Problem to work on » Repeat each line of the material exactly.

::::

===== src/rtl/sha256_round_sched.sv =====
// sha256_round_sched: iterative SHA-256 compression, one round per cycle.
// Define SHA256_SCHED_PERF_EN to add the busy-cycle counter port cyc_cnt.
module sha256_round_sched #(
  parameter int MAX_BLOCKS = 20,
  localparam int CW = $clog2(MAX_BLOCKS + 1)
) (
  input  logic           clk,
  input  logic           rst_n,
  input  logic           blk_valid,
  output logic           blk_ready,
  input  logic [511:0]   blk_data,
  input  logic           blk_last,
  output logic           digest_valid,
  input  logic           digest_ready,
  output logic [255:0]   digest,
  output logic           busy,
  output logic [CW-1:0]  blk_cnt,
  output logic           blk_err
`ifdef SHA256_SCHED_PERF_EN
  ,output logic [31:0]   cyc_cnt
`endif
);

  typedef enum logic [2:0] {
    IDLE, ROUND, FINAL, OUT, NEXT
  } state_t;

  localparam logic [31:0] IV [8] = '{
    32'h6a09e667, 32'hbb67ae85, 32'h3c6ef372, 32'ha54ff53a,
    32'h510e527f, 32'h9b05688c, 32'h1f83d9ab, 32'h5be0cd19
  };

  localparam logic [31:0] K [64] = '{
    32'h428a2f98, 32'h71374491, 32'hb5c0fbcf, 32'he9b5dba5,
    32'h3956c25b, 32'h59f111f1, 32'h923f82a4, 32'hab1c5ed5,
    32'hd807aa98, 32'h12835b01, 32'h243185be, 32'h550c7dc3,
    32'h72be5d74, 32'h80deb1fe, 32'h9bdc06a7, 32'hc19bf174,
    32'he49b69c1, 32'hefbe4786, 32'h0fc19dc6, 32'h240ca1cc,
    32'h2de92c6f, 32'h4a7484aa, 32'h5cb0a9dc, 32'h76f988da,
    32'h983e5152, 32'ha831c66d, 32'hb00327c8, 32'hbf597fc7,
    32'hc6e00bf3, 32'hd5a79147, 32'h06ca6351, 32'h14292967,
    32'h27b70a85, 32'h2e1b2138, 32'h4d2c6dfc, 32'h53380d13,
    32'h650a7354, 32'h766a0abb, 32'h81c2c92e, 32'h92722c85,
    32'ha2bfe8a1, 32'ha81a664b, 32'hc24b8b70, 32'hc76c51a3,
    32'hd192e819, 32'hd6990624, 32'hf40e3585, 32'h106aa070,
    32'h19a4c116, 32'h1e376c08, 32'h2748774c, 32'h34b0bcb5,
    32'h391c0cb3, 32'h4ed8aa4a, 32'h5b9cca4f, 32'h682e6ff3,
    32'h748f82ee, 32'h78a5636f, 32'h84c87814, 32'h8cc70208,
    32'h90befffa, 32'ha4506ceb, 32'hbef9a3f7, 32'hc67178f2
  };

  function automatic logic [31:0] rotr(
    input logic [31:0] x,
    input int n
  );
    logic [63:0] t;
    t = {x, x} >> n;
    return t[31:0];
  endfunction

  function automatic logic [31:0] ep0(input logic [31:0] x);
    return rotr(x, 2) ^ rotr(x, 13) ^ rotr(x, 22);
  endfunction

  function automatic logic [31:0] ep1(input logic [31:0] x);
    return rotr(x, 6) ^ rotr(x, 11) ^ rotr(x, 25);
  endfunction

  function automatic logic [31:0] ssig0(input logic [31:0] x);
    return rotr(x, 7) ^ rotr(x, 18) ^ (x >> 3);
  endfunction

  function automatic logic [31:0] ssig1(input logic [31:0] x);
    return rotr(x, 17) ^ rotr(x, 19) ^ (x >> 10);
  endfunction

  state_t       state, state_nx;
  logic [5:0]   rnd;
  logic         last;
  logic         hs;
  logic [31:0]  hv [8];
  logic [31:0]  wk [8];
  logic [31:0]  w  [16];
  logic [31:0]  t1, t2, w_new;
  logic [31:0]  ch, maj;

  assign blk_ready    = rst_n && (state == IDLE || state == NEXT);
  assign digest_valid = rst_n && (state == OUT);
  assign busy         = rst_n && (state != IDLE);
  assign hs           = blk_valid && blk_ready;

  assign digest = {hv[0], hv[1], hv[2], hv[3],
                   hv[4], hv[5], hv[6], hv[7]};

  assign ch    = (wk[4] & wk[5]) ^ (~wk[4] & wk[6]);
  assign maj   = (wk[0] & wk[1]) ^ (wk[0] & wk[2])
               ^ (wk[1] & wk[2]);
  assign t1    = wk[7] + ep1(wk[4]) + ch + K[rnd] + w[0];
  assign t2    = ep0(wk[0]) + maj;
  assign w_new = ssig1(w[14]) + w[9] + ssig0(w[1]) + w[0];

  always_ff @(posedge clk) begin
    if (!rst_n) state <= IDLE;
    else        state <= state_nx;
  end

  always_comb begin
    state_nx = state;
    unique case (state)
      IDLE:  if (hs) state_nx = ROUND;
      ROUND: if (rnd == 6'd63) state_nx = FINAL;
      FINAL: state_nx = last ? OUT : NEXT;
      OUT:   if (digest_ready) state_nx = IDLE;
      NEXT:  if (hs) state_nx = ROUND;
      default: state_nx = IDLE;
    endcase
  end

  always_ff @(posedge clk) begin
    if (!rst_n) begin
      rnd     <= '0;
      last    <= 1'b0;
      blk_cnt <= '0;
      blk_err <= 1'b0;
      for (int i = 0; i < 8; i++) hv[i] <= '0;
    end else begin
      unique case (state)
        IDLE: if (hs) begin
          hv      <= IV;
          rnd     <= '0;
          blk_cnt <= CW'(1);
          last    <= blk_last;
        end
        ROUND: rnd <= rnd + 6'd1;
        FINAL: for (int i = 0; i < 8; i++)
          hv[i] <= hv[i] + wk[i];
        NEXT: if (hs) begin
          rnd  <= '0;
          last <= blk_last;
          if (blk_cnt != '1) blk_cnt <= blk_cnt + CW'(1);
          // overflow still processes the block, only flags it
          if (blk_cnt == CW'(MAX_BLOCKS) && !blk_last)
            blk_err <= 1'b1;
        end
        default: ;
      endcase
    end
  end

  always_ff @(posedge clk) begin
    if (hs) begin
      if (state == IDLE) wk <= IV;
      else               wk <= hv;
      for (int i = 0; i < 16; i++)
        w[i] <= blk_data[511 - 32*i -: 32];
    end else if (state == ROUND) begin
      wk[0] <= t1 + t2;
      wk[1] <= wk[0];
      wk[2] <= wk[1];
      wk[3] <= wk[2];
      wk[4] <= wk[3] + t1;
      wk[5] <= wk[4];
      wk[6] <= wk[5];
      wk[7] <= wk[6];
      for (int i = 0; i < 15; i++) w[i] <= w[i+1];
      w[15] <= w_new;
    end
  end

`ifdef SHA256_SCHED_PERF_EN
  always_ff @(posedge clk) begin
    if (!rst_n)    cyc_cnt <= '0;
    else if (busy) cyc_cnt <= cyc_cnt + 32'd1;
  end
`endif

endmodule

::::

Your solution »
===== src/rtl/sha256_round_sched.sv =====
// sha256_round_sched: iterative SHA-256 compression, one round per cycle.
// Define SHA256_SCHED_PERF_EN to add the busy-cycle counter port cyc_cnt.
module sha256_round_sched #(
  parameter int MAX_BLOCKS = 20,
  localparam int CW = $clog2(MAX_BLOCKS + 1)
) (
  input  logic           clk,
  input  logic           rst_n,
  input  logic           blk_valid,
  output logic           blk_ready,
  input  logic [511:0]   blk_data,
  input  logic           blk_last,
  output logic           digest_valid,
  input  logic           digest_ready,
  output logic [255:0]   digest,
  output logic           busy,
  output logic [CW-1:0]  blk_cnt,
  output logic           blk_err
`ifdef SHA256_SCHED_PERF_EN
  ,output logic [31:0]   cyc_cnt
`endif
);

  typedef enum logic [2:0] {
    IDLE, ROUND, FINAL, OUT, NEXT
  } state_t;

  localparam logic [31:0] IV [8] = '{
    32'h6a09e667, 32'hbb67ae85, 32'h3c6ef372, 32'ha54ff53a,
    32'h510e527f, 32'h9b05688c, 32'h1f83d9ab, 32'h5be0cd19
  };

  localparam logic [31:0] K [64] = '{
    32'h428a2f98, 32'h71374491, 32'hb5c0fbcf, 32'he9b5dba5,
    32'h3956c25b, 32'h59f111f1, 32'h923f82a4, 32'hab1c5ed5,
    32'hd807aa98, 32'h12835b01, 32'h243185be, 32'h550c7dc3,
    32'h72be5d74, 32'h80deb1fe, 32'h9bdc06a7, 32'hc19bf174,
    32'he49b69c1, 32'hefbe4786, 32'h0fc19dc6, 32'h240ca1cc,
    32'h2de92c6f, 32'h4a7484aa, 32'h5cb0a9dc, 32'h76f988da,
    32'h983e5152, 32'ha831c66d, 32'hb00327c8, 32'hbf597fc7,
    32'hc6e00bf3, 32'hd5a79147, 32'h06ca6351, 32'h14292967,
    32'h27b70a85, 32'h2e1b2138, 32'h4d2c6dfc, 32'h53380d13,
    32'h650a7354, 32'h766a0abb, 32'h81c2c92e, 32'h92722c85,
    32'ha2bfe8a1, 32'ha81a664b, 32'hc24b8b70, 32'hc76c51a3,
    32'hd192e819, 32'hd6990624, 32'hf40e3585, 32'h106aa070,
    32'h19a4c116, 32'h1e376c08, 32'h2748774c, 32'h34b0bcb5,
    32'h391c0cb3, 32'h4ed8aa4a, 32'h5b9cca4f, 32'h682e6ff3,
    32'h748f82ee, 32'h78a5636f, 32'h84c87814, 32'h8cc70208,
    32'h90befffa, 32'ha4506ceb, 32'hbef9a3f7, 32'hc67178f2
  };

  function automatic logic [31:0] rotr(
    input logic [31:0] x,
    input int n
  );
    logic [63:0] t;
    t = {x, x} >> n;
    return t[31:0];
  endfunction

  function automatic logic [31:0] ep0(input logic [31:0] x);
    return rotr(x, 2) ^ rotr(x, 13) ^ rotr(x, 22);
  endfunction

  function automatic logic [31:0] ep1(input logic [31:0] x);
    return rotr(x, 6) ^ rotr(x, 11) ^ rotr(x, 25);
  endfunction

  function automatic logic [31:0] ssig0(input logic [31:0] x);
    return rotr(x, 7) ^ rotr(x, 18) ^ (x >> 3);
  endfunction

  function automatic logic [31:0] ssig1(input logic [31:0] x);
    return rotr(x, 17) ^ rotr(x, 19) ^ (x >> 10);
  endfunction

  state_t       state, state_nx;
  logic [5:0]   rnd;
  logic         last;
  logic         hs;
  logic [31:0]  hv [8];
  logic [31:0]  wk [8];
  logic [31:0]  w  [16];
  logic [31:0]  t1, t2, w_new;
  logic [31:0]  ch, maj;

  assign blk_ready    = rst_n && (state == IDLE || state == NEXT);
  assign digest_valid = rst_n && (state == OUT);
  assign busy         = rst_n && (state != IDLE);
  assign hs           = blk_valid && blk_ready;

  assign digest = {hv[0], hv[1], hv[2], hv[3],
                   hv[4], hv[5], hv[6], hv[7]};

  assign ch    = (wk[4] & wk[5]) ^ (~wk[4] & wk[6]);
  assign maj   = (wk[0] & wk[1]) ^ (wk[0] & wk[2])
               ^ (wk[1] & wk[2]);
  assign t1    = wk[7] + ep1(wk[4]) + ch + K[rnd] + w[0];
  assign t2    = ep0(wk[0]) + maj;
  assign w_new = ssig1(w[14]) + w[9] + ssig0(w[1]) + w[0];

  always_ff @(posedge clk) begin
    if (!rst_n) state <= IDLE;
    else        state <= state_nx;
  end

  always_comb begin
    state_nx = state;
    unique case (state)
      IDLE:  if (hs) state_nx = ROUND;
      ROUND: if (rnd == 6'd63) state_nx = FINAL;
      FINAL: state_nx = last ? OUT : NEXT;
      OUT:   if (digest_ready) state_nx = IDLE;
      NEXT:  if (hs) state_nx = ROUND;
      default: state_nx = IDLE;
    endcase
  end

  always_ff @(posedge clk) begin
    if (!rst_n) begin
      rnd     <= '0;
      last    <= 1'b0;
      blk_cnt <= '0;
      blk_err <= 1'b0;
      for (int i = 0; i < 8; i++) hv[i] <= '0;
    end else begin
      unique case (state)
        IDLE: if (hs) begin
          hv      <= IV;
          rnd     <= '0;
          blk_cnt <= CW'(1);
          last    <= blk_last;
        end
        ROUND: rnd <= rnd + 6'd1;
        FINAL: for (int i = 0; i < 8; i++)
          hv[i] <= hv[i] + wk[i];
        NEXT: if (hs) begin
          rnd  <= '0;
          last <= blk_last;
          if (blk_cnt != '1) blk_cnt <= blk_cnt + CW'(1);
          // overflow still processes the block, only flags it
          if (blk_cnt == CW'(MAX_BLOCKS) && !blk_last)
            blk_err <= 1'b1;
        end
        default: ;
      endcase
    end
  end

  always_ff @(posedge clk) begin
    if (hs) begin
      if (state == IDLE) wk <= IV;
      else               wk <= hv;
      for (int i = 0; i < 16; i++)
        w[i] <= blk_data[511 - 32*i -: 32];
    end else if (state == ROUND) begin
      wk[0] <= t1 + t2;
      wk[1] <= wk[0];
      wk[2] <= wk[1];
      wk[3] <= wk[2];
      wk[4] <= wk[3] + t1;
      wk[5] <= wk[4];
      wk[6] <= wk[5];
      wk[7] <= wk[6];
      for (int i = 0; i < 15; i++) w[i] <= w[i+1];
      w[15] <= w_new;
    end
  end

`ifdef SHA256_SCHED_PERF_EN
  always_ff @(posedge clk) begin
    if (!rst_n)    cyc_cnt <= '0;
    else if (busy) cyc_cnt <= cyc_cnt + 32'd1;
  end
`endif

endmodule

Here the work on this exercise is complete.